■ **Instructions for the task**
The stretch wanted below opens at the line containing "rd_want && bus.app_rdy_in;" and closes at the line containing "burst_cnt <= burst_inc;". Please return it exactly, with no other lines.

■ **Source data**

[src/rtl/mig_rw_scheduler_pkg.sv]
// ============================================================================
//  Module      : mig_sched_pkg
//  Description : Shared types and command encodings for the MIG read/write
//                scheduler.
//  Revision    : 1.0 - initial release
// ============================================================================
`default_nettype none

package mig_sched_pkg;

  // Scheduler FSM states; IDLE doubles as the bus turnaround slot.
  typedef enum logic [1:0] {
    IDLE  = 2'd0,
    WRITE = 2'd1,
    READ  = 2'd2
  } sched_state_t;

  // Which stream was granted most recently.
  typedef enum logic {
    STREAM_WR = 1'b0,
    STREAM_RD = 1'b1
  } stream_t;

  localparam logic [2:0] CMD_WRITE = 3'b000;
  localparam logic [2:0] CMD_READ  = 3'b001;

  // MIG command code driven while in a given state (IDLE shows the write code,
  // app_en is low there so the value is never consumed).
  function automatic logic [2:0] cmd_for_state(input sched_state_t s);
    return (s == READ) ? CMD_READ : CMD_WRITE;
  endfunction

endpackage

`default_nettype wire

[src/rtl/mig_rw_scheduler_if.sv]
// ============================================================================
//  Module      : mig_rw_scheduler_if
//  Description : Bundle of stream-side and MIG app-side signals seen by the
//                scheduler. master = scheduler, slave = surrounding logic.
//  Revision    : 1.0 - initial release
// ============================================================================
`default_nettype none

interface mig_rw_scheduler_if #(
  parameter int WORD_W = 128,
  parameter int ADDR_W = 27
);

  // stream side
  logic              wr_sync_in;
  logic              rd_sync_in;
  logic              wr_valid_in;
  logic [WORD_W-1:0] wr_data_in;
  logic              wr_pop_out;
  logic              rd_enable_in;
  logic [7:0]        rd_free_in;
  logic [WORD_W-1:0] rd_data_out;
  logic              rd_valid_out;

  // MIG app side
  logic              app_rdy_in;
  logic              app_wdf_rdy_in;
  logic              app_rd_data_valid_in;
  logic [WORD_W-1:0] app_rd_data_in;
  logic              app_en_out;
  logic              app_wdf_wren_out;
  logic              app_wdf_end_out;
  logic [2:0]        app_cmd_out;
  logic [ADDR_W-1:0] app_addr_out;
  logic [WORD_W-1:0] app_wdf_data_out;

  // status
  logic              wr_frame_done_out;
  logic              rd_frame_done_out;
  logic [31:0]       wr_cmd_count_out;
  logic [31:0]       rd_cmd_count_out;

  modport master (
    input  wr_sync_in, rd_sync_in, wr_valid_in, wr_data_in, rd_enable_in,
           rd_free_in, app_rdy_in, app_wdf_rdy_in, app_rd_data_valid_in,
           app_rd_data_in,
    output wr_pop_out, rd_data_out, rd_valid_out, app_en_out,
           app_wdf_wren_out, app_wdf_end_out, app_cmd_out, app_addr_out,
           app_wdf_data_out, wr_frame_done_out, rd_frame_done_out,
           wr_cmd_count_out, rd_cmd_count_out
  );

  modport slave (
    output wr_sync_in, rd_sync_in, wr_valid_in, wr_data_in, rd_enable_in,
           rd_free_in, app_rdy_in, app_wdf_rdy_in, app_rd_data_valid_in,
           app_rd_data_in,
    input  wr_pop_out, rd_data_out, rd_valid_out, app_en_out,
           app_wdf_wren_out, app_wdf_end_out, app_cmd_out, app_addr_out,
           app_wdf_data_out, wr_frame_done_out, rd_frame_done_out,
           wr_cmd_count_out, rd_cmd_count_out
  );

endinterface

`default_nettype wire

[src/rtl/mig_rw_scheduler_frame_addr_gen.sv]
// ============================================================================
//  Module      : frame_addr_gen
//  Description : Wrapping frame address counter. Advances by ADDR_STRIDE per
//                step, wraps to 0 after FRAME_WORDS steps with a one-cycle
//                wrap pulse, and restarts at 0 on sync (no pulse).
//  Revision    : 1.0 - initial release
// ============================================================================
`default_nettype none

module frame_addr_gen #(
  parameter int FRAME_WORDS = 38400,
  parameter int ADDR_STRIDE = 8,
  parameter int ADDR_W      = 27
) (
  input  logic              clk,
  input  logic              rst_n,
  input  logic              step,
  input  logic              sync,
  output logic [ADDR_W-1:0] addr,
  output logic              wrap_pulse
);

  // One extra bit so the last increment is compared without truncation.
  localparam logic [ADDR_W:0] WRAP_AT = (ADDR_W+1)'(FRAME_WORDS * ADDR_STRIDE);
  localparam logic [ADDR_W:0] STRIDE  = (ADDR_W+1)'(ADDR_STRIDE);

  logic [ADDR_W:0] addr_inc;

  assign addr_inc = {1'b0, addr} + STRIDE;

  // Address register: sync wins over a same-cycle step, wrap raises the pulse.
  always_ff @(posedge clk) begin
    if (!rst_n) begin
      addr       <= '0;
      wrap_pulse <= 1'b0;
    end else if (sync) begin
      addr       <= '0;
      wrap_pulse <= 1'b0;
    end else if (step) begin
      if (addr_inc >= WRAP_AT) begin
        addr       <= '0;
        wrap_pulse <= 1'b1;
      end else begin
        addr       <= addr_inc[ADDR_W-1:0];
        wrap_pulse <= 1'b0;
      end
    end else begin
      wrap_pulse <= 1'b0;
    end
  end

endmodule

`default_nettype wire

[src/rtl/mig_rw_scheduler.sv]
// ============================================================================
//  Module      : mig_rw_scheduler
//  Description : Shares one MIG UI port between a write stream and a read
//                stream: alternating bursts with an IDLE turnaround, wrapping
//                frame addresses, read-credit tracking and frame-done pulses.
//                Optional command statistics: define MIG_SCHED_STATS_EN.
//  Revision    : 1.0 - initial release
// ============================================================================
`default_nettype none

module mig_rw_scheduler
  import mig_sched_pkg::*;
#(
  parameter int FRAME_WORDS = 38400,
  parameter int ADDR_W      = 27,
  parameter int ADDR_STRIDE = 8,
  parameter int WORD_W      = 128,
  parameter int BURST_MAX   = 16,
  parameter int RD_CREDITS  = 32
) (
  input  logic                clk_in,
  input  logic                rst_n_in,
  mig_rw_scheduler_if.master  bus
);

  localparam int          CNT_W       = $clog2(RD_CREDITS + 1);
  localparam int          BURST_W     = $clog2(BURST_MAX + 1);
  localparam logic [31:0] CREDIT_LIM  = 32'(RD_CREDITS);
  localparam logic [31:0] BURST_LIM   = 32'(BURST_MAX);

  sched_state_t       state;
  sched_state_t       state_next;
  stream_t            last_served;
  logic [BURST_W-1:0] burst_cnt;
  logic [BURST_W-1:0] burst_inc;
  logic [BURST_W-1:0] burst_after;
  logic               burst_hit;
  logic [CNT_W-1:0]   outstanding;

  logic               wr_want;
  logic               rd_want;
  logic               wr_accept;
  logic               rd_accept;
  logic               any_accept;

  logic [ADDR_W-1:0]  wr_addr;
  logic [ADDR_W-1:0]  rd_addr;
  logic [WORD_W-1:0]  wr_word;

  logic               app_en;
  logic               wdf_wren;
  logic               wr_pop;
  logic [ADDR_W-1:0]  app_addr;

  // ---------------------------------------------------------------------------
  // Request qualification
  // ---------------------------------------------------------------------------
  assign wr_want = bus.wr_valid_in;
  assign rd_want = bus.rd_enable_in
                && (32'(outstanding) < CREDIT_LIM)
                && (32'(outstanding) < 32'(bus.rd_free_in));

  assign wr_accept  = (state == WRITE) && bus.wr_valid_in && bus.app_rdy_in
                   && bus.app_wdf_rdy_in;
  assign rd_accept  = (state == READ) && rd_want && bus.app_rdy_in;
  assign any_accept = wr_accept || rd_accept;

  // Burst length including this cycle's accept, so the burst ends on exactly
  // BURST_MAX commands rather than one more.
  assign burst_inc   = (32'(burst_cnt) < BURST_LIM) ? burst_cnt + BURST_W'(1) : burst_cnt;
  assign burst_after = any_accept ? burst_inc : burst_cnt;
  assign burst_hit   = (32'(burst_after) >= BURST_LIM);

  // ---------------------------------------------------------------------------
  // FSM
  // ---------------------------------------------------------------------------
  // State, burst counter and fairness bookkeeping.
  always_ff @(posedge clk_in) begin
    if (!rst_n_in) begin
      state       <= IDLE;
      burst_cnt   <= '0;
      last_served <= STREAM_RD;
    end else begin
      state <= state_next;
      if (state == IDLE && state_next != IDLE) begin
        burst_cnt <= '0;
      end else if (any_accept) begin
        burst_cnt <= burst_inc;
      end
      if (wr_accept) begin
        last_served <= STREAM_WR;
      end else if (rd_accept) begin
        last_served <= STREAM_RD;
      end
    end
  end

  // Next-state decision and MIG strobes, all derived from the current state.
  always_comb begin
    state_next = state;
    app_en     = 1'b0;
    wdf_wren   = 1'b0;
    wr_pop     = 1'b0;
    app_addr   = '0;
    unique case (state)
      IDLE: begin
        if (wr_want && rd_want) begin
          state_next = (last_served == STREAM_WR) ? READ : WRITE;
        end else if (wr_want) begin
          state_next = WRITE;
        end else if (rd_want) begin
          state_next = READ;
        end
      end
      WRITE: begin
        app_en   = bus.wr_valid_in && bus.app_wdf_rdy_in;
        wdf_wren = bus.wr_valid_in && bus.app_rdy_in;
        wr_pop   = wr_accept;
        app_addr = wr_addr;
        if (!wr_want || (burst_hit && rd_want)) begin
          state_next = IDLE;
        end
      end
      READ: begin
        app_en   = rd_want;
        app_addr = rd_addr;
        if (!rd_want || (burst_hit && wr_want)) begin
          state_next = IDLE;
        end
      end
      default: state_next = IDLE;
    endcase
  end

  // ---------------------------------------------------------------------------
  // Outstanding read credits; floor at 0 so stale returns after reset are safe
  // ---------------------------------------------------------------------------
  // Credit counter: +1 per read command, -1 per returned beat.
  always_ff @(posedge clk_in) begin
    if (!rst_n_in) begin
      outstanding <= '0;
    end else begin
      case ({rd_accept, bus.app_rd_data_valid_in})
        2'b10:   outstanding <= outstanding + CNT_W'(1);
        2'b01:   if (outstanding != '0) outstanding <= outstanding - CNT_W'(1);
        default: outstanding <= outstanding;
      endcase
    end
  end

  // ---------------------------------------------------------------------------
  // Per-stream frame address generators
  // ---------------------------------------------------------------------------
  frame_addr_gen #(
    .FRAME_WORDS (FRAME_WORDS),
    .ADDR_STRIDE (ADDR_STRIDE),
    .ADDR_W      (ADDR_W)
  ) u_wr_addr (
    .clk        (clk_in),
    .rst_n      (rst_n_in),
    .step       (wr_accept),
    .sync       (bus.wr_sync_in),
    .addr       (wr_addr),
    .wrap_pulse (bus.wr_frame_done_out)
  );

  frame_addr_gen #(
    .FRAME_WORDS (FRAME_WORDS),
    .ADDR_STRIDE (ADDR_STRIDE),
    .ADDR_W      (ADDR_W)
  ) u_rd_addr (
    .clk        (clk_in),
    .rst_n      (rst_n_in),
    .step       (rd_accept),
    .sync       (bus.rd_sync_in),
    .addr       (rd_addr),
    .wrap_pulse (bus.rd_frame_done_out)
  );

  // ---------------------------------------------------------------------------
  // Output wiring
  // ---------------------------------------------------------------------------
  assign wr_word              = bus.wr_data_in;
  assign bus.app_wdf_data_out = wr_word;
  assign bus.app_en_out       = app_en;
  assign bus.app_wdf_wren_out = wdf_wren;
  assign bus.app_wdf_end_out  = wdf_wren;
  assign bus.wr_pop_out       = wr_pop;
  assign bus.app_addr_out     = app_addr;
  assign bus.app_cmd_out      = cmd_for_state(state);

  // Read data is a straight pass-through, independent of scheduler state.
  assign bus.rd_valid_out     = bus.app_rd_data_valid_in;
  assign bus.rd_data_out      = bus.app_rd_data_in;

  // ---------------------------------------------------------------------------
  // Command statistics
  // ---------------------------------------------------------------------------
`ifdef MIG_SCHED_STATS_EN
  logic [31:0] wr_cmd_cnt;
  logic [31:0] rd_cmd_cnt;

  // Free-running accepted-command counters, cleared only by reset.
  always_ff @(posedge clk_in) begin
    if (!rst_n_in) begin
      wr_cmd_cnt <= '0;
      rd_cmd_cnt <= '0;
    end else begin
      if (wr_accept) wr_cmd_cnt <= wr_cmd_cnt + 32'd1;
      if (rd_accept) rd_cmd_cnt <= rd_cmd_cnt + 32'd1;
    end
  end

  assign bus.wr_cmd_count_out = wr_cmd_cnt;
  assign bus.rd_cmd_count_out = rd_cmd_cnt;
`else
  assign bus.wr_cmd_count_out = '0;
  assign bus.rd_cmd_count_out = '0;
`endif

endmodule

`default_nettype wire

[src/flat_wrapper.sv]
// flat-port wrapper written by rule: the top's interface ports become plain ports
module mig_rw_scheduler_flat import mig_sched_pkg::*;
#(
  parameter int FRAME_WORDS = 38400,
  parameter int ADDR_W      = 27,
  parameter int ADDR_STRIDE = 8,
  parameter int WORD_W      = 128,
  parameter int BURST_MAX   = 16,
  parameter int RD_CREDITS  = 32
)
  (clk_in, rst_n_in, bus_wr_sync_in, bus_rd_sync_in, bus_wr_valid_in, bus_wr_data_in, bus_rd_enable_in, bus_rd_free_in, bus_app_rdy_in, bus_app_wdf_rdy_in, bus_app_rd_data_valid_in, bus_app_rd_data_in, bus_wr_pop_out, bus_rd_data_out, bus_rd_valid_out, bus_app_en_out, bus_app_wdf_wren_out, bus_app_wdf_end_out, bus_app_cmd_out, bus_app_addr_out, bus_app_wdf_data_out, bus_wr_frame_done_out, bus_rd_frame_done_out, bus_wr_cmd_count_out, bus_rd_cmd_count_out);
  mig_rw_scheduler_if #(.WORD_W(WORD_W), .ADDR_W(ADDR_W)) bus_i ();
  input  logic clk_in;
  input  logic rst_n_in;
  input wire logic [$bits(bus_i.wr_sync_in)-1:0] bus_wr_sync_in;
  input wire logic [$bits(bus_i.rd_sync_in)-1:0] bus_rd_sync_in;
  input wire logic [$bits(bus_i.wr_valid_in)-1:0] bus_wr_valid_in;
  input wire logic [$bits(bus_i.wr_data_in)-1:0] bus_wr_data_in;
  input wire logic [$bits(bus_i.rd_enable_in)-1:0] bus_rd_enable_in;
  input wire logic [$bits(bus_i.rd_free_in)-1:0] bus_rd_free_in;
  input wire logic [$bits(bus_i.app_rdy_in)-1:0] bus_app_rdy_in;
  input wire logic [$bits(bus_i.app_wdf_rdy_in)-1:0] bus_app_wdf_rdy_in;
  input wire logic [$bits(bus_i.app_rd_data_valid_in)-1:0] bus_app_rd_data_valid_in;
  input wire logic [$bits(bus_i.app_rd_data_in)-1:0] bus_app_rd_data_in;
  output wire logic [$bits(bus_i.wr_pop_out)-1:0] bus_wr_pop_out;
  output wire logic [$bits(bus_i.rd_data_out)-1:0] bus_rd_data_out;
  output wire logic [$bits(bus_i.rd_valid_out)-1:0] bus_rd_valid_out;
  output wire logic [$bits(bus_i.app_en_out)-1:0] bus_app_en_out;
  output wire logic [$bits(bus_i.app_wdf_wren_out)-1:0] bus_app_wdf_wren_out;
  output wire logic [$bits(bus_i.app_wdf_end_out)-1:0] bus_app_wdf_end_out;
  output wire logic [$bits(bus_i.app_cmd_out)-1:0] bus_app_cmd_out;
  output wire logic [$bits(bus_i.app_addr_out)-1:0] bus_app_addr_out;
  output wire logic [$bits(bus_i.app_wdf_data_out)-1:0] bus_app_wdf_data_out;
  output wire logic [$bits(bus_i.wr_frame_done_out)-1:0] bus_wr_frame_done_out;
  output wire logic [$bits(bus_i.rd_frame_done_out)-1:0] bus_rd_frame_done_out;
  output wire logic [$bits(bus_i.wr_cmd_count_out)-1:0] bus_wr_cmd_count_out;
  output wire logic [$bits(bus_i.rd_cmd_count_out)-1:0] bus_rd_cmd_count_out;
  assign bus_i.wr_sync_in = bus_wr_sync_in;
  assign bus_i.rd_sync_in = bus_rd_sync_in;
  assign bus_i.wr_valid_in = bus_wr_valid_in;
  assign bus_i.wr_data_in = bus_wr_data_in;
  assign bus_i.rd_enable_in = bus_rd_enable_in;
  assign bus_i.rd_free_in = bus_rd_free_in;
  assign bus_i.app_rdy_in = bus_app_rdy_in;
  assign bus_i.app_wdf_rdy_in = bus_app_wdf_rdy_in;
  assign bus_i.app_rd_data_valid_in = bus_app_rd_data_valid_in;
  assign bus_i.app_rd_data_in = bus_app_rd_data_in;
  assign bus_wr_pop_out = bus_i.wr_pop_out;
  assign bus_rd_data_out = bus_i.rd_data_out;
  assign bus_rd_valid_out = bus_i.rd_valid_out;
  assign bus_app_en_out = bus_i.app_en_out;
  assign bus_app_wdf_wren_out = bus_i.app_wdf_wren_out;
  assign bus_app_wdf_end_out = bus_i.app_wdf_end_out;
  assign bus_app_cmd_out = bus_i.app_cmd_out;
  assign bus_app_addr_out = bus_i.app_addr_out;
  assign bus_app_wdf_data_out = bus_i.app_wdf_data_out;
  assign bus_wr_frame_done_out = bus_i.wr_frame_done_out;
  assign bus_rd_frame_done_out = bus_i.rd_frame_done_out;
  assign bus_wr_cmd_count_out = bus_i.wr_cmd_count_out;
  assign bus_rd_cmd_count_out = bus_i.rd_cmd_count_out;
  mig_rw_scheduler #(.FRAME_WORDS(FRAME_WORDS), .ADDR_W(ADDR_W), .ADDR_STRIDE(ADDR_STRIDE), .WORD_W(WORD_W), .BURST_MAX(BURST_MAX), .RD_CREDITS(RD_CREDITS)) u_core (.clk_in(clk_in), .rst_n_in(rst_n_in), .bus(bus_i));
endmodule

...

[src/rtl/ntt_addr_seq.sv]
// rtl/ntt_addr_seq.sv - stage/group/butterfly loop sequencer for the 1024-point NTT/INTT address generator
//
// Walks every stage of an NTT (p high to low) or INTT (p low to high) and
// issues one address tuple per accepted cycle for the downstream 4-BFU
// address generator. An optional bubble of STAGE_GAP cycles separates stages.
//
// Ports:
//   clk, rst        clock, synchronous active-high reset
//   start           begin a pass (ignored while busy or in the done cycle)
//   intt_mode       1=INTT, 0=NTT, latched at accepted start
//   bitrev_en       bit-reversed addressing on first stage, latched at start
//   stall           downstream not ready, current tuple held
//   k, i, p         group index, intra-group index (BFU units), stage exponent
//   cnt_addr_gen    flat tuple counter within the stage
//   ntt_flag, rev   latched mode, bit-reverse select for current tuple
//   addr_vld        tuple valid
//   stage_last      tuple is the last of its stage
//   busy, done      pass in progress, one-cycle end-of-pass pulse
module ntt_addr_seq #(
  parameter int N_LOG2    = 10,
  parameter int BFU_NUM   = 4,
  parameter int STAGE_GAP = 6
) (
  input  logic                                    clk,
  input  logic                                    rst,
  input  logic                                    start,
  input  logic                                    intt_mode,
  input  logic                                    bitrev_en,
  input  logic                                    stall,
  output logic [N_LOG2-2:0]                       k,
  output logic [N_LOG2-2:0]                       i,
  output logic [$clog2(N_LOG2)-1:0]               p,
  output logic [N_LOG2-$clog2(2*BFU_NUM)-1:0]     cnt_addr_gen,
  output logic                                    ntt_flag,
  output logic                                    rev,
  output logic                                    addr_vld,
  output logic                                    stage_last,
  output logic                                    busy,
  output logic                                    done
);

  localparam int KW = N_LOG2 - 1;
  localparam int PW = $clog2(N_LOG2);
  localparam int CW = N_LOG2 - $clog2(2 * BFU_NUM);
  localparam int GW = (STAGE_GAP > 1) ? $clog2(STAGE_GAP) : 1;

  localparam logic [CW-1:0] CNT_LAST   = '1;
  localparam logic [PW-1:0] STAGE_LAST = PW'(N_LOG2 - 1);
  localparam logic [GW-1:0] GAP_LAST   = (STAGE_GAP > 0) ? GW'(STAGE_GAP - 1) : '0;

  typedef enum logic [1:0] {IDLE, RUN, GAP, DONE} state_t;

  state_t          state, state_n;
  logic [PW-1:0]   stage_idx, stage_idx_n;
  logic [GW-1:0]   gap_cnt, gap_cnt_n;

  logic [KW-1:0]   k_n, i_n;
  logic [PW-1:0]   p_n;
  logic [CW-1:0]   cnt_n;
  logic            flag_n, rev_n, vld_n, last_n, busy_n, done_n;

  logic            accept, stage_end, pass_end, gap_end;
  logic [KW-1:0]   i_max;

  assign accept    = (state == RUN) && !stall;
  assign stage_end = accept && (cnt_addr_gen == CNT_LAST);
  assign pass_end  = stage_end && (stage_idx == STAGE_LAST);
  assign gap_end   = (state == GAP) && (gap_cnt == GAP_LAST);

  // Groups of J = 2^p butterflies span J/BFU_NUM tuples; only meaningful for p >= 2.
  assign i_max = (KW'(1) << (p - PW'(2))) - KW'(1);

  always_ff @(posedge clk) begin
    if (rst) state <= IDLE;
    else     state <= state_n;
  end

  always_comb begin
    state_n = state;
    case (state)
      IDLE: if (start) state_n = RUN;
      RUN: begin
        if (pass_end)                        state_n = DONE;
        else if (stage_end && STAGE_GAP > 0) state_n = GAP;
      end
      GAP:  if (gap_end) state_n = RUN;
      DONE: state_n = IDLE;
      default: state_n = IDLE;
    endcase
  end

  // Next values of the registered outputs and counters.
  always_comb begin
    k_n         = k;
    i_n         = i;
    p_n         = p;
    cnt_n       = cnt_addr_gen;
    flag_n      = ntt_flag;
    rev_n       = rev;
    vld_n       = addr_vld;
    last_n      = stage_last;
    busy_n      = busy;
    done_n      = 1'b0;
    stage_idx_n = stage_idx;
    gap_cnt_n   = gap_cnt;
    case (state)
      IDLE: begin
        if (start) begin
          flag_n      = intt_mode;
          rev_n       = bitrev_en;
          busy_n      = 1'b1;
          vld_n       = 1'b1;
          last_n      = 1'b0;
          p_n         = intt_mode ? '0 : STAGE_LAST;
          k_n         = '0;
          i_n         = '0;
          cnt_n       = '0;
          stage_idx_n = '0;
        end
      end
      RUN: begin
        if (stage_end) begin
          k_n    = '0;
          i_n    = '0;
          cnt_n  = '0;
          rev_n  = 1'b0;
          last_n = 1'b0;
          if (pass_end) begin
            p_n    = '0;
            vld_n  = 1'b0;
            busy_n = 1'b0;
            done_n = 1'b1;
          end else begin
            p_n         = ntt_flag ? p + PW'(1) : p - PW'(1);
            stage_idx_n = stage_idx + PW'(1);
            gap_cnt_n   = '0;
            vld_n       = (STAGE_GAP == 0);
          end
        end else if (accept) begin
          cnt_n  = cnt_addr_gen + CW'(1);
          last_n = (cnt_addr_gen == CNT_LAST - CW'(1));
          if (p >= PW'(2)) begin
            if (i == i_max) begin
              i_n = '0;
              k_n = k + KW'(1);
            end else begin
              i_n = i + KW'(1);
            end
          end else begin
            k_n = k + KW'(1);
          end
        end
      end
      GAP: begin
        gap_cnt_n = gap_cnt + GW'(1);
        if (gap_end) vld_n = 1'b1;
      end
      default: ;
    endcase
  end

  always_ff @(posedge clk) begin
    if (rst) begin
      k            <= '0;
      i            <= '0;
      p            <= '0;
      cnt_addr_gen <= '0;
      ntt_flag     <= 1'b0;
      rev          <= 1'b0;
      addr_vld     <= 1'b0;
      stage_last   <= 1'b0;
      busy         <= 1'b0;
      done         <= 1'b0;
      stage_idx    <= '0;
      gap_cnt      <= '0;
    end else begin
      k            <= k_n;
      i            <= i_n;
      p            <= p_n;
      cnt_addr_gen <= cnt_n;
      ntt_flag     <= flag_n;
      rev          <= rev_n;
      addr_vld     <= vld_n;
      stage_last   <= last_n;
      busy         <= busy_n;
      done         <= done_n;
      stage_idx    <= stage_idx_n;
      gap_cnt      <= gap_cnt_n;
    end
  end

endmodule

■ **Result below**
  assign rd_accept  = (state == READ) && rd_want && bus.app_rdy_in;
  assign any_accept = wr_accept || rd_accept;

  // Burst length including this cycle's accept, so the burst ends on exactly
  // BURST_MAX commands rather than one more.
  assign burst_inc   = (32'(burst_cnt) < BURST_LIM) ? burst_cnt + BURST_W'(1) : burst_cnt;
  assign burst_after = any_accept ? burst_inc : burst_cnt;
  assign burst_hit   = (32'(burst_after) >= BURST_LIM);

  // ---------------------------------------------------------------------------
  // FSM
  // ---------------------------------------------------------------------------
  // State, burst counter and fairness bookkeeping.
  always_ff @(posedge clk_in) begin
    if (!rst_n_in) begin
      state       <= IDLE;
      burst_cnt   <= '0;
      last_served <= STREAM_RD;
    end else begin
      state <= state_next;
      if (state == IDLE && state_next != IDLE) begin
        burst_cnt <= '0;
      end else if (any_accept) begin
        burst_cnt <= burst_inc;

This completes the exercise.